* **Required action**:
Filter the listing below down to the lines holding the word "group", and copy those lines.

╭──

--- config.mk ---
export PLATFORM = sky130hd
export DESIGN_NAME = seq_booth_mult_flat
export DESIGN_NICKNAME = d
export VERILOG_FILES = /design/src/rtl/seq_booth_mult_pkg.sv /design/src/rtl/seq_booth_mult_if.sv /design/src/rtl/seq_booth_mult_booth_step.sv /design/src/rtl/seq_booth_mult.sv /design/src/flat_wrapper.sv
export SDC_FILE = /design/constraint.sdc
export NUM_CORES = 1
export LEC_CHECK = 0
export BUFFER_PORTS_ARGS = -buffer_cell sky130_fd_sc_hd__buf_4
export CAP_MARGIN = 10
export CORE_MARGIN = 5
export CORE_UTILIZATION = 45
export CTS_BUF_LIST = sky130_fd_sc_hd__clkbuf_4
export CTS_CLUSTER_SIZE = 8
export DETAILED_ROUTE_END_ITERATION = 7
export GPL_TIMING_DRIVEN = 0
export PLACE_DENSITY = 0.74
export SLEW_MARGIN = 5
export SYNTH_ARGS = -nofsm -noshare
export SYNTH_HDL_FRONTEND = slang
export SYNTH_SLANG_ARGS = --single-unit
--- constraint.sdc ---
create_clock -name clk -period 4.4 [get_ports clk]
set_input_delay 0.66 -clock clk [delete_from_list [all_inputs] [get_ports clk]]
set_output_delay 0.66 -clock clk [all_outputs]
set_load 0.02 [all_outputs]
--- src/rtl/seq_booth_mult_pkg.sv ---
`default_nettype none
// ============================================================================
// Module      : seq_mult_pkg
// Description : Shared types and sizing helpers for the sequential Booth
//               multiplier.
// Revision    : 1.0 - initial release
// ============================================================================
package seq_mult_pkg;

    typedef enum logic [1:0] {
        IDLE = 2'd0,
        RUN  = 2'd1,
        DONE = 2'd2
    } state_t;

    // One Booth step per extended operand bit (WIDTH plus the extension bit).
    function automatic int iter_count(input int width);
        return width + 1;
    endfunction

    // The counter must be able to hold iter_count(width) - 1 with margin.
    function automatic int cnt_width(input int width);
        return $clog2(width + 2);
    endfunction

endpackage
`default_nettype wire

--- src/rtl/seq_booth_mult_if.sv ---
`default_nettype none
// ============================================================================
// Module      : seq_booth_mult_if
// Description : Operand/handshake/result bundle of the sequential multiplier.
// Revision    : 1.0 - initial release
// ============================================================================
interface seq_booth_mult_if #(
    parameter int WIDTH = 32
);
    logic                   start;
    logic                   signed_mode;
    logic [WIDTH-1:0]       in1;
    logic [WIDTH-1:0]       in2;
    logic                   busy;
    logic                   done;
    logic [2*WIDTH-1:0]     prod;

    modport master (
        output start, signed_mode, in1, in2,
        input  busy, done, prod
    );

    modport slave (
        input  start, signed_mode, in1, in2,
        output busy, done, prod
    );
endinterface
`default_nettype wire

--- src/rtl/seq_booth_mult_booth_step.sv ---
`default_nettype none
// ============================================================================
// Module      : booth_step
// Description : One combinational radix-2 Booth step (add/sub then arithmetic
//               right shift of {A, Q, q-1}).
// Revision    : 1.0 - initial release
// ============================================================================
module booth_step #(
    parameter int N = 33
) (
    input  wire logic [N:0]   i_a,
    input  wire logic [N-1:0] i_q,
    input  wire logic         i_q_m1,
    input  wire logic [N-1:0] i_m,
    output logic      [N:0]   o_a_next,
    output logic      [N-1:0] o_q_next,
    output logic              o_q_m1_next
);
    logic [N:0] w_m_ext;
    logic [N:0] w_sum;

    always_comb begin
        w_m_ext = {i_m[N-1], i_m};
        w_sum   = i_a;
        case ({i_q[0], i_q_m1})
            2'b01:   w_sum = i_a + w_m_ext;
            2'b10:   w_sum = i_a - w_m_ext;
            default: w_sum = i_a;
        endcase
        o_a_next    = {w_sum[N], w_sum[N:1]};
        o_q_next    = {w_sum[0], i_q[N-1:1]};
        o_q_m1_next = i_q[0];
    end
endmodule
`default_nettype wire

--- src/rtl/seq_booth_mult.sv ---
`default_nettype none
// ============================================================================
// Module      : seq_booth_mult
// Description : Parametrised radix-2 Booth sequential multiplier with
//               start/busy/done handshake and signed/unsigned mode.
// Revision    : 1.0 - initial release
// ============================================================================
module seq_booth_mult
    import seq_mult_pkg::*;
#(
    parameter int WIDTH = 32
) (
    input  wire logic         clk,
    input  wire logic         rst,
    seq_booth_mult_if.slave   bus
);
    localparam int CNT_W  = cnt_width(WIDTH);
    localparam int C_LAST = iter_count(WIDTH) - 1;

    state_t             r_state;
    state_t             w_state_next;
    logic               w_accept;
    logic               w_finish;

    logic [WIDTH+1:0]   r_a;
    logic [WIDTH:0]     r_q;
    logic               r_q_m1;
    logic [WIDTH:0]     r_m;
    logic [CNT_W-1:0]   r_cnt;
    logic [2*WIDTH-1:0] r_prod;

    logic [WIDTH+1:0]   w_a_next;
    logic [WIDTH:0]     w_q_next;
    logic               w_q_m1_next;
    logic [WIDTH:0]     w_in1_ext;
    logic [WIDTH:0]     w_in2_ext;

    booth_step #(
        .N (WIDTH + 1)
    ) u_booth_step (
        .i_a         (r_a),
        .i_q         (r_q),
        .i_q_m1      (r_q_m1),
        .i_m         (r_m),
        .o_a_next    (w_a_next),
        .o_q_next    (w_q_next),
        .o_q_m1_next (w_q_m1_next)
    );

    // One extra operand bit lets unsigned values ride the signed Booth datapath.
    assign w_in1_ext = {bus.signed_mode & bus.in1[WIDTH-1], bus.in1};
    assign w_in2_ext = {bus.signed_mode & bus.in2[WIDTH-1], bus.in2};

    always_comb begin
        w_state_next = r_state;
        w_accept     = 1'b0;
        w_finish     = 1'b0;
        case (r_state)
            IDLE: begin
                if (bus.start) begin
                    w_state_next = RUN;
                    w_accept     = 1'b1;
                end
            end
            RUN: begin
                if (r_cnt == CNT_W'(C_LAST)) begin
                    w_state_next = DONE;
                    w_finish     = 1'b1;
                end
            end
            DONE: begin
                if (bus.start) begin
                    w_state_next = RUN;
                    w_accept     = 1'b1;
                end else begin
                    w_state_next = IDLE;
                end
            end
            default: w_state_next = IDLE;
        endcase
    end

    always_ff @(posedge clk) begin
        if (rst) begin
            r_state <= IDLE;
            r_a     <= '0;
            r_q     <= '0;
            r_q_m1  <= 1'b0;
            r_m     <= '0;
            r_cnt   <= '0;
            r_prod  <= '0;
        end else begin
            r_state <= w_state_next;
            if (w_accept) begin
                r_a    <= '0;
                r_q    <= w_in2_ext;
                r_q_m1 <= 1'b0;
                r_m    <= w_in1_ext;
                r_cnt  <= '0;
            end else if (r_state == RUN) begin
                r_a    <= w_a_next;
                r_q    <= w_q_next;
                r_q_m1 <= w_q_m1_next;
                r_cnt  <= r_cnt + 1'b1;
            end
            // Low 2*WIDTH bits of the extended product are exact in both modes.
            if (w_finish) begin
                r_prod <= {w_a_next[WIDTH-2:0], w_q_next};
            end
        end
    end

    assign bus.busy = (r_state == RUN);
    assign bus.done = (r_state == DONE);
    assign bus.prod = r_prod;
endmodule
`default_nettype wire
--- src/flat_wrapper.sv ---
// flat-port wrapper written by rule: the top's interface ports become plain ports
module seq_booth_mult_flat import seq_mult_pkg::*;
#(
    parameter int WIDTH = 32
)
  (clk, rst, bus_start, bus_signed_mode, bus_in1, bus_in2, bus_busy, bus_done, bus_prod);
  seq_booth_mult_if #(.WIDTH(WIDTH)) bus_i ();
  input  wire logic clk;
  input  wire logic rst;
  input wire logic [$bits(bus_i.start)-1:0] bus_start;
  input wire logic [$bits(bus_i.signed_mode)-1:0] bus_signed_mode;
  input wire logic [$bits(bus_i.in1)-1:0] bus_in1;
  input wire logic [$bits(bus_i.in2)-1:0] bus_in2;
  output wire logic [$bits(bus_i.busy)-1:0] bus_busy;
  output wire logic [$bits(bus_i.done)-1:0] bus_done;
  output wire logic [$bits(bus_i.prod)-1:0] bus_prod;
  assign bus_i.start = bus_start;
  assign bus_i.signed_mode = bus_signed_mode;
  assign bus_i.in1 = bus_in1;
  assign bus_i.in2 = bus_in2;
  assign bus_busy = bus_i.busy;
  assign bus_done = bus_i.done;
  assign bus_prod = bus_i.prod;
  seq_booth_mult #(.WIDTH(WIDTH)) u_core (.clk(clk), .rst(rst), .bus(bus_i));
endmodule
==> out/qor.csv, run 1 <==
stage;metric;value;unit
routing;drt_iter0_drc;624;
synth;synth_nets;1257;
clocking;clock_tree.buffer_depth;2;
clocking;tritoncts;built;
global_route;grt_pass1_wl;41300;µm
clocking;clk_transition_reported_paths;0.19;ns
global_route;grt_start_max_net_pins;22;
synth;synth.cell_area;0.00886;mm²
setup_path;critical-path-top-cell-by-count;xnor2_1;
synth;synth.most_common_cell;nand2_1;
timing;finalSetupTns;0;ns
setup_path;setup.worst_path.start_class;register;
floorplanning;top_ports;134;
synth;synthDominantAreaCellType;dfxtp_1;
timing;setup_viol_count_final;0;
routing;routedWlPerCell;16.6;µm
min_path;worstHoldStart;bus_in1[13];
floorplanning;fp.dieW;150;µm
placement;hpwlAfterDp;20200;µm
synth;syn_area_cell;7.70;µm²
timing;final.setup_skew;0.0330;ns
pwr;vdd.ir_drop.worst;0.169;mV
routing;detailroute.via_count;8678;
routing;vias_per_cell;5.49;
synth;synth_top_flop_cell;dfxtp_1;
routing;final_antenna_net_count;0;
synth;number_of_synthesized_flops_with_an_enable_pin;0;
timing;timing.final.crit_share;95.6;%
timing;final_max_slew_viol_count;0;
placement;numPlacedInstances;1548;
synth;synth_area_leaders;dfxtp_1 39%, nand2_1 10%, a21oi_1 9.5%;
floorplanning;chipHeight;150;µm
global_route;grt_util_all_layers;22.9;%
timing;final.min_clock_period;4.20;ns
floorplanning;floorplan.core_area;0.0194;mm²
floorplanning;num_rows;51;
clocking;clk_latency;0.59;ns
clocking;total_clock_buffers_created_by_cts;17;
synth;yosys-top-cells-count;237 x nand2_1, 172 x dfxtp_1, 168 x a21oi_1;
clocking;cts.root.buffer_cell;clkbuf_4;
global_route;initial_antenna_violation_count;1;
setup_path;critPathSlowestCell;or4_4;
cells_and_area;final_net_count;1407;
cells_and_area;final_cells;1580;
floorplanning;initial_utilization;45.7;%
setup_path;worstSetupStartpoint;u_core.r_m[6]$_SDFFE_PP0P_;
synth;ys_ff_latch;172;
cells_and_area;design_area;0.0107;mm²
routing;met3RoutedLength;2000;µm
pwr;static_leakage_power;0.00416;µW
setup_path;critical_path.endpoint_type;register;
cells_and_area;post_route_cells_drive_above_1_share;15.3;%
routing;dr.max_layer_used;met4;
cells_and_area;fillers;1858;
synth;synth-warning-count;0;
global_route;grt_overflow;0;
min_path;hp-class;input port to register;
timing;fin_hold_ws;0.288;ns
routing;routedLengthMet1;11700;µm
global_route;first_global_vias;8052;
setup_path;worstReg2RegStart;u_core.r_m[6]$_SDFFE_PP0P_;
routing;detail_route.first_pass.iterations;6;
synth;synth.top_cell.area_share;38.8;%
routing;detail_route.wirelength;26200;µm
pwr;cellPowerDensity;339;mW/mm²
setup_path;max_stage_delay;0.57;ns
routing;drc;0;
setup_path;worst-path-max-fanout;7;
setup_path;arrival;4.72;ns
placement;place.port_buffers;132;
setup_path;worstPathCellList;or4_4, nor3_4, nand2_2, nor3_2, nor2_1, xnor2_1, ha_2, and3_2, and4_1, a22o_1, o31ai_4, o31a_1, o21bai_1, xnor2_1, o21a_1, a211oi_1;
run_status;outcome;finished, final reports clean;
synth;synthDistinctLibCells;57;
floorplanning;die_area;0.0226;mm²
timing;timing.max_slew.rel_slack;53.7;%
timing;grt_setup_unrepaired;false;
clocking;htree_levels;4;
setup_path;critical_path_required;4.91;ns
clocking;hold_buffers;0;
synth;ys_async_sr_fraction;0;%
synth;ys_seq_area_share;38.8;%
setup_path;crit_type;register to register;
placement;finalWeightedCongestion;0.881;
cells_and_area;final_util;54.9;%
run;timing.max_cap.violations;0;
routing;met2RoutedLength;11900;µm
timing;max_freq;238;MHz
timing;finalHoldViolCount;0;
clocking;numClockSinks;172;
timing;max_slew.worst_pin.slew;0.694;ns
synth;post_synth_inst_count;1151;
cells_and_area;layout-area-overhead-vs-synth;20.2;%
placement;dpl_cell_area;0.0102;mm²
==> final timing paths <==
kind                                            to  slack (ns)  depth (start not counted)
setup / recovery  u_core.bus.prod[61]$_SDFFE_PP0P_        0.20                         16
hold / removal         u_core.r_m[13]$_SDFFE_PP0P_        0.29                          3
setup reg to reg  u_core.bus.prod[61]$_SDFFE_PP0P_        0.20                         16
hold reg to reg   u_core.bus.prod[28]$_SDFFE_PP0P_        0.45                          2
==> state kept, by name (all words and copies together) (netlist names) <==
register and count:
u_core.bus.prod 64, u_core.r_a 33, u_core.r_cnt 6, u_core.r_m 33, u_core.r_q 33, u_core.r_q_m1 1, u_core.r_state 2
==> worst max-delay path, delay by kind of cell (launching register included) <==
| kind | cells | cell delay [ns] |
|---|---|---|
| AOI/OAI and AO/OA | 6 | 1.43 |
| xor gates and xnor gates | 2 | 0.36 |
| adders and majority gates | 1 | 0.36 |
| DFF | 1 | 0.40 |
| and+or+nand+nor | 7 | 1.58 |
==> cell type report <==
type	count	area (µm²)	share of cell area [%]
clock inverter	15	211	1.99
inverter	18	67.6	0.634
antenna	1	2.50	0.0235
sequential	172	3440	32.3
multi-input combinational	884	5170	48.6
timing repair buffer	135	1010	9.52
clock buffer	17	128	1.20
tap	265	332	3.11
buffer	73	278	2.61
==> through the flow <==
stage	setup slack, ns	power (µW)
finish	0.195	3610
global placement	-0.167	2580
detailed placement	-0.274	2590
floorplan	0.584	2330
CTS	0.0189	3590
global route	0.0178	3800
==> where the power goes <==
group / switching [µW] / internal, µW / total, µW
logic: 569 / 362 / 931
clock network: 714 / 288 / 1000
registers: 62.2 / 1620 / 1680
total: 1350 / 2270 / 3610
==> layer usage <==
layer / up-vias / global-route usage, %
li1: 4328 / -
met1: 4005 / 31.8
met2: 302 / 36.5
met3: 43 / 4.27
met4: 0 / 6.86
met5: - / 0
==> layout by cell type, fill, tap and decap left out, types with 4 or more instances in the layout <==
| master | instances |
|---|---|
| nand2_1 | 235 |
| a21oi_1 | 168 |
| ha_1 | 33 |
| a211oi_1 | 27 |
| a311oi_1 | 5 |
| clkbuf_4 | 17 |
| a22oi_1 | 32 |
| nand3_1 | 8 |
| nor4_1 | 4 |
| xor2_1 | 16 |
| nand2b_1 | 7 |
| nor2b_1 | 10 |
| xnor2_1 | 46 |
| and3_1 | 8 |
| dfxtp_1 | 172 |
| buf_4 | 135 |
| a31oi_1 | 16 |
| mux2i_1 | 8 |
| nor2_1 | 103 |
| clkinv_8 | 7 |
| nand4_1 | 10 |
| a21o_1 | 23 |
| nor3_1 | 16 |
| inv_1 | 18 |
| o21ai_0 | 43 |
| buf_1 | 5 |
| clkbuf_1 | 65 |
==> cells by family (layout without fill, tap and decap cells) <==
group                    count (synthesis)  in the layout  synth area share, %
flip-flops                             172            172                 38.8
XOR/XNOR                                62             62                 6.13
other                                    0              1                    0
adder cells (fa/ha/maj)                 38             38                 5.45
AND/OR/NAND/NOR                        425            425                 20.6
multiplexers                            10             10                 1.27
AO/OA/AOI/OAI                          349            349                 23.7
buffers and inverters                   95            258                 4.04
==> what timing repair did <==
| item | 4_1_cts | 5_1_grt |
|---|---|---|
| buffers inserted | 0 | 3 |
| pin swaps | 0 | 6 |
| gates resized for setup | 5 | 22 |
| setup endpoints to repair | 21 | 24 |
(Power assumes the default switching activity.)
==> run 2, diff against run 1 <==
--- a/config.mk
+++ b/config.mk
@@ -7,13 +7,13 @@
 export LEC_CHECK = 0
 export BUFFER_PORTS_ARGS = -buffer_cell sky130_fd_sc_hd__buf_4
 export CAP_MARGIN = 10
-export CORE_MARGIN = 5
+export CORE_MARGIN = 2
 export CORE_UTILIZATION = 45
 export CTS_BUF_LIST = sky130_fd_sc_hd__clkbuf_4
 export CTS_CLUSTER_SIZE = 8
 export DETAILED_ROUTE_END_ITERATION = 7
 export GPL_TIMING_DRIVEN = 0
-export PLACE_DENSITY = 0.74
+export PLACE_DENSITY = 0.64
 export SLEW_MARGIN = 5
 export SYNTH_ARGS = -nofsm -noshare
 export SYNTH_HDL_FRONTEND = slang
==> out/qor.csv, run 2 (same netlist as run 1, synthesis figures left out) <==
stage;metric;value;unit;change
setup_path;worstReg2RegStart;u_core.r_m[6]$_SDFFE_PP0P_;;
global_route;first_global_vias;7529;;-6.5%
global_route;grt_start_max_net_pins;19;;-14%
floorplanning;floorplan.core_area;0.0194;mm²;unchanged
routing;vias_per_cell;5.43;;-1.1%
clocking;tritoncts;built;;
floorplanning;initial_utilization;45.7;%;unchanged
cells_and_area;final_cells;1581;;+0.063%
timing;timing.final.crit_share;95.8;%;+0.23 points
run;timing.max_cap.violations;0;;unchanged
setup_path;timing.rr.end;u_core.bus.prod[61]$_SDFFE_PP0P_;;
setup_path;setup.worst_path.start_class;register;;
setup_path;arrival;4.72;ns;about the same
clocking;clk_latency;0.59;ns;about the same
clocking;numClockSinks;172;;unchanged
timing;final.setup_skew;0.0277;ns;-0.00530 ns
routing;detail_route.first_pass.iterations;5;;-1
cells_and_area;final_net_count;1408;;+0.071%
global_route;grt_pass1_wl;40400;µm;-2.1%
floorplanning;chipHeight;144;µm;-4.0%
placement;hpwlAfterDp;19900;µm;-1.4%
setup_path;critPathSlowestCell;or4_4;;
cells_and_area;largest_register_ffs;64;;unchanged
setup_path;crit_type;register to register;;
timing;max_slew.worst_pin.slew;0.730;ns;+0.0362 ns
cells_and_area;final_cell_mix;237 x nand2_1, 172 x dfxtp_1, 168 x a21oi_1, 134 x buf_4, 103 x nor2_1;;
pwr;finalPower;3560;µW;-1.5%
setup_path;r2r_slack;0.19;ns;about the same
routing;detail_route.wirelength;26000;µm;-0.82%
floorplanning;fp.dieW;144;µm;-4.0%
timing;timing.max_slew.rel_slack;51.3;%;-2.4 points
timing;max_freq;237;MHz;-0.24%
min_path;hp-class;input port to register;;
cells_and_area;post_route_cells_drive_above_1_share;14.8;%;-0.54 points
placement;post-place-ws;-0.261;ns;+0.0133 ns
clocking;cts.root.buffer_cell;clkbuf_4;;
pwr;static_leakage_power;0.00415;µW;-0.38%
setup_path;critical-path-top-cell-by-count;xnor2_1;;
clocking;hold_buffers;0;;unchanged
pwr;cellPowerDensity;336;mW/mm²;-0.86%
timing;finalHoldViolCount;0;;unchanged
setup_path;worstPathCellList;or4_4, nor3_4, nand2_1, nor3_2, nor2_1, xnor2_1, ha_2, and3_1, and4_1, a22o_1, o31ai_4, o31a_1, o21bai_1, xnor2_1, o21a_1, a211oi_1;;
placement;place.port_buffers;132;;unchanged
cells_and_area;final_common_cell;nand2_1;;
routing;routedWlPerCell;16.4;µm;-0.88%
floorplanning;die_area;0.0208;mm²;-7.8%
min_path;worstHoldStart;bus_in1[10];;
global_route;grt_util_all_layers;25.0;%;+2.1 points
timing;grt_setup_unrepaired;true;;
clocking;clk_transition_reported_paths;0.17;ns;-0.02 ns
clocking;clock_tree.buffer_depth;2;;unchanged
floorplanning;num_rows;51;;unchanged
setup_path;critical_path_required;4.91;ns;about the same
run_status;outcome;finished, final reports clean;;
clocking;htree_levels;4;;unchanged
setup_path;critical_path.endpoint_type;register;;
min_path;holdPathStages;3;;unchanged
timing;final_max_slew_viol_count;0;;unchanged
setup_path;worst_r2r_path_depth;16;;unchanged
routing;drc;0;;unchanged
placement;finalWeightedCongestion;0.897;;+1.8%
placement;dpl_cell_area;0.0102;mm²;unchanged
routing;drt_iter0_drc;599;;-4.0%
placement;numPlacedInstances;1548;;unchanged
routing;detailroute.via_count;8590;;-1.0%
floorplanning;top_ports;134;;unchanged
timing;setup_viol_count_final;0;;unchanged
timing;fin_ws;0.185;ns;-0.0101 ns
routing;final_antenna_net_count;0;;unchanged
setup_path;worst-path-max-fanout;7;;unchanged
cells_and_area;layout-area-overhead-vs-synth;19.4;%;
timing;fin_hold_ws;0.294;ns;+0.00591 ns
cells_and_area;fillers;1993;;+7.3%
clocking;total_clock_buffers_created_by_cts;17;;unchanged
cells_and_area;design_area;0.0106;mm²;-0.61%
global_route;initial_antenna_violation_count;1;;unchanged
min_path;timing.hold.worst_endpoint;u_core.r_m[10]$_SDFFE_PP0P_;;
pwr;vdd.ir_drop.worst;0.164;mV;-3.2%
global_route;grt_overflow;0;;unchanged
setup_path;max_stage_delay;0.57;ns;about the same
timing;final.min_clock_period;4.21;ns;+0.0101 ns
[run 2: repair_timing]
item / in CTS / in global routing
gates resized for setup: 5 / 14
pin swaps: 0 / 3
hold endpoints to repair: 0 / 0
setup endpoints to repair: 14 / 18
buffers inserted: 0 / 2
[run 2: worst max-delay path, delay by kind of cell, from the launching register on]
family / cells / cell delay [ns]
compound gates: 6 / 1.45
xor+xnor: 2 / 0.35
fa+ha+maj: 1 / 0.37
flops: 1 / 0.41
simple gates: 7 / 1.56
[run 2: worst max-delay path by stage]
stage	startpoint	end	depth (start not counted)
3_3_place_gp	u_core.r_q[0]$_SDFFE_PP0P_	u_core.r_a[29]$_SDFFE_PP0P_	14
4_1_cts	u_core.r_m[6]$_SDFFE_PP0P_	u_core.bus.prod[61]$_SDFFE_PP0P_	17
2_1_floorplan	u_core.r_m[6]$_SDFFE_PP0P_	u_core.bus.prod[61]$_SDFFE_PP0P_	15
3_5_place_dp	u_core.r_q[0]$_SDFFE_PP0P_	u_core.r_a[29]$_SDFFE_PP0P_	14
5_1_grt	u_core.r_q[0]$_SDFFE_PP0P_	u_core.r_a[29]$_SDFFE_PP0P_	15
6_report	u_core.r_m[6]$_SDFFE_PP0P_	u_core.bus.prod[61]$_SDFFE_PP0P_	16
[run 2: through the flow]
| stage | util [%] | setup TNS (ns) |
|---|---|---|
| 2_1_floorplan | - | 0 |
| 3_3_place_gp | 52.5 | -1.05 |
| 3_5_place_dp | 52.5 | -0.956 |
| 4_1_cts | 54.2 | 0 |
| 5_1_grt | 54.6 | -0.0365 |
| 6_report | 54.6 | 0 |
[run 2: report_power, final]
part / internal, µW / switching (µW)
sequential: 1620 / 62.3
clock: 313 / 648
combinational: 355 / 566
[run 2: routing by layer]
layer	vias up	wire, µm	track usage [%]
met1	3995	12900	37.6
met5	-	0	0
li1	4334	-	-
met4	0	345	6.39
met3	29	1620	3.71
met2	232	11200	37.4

╰──

* **Result of this task**:
group / switching [µW] / internal, µW / total, µW
group                    count (synthesis)  in the layout  synth area share, %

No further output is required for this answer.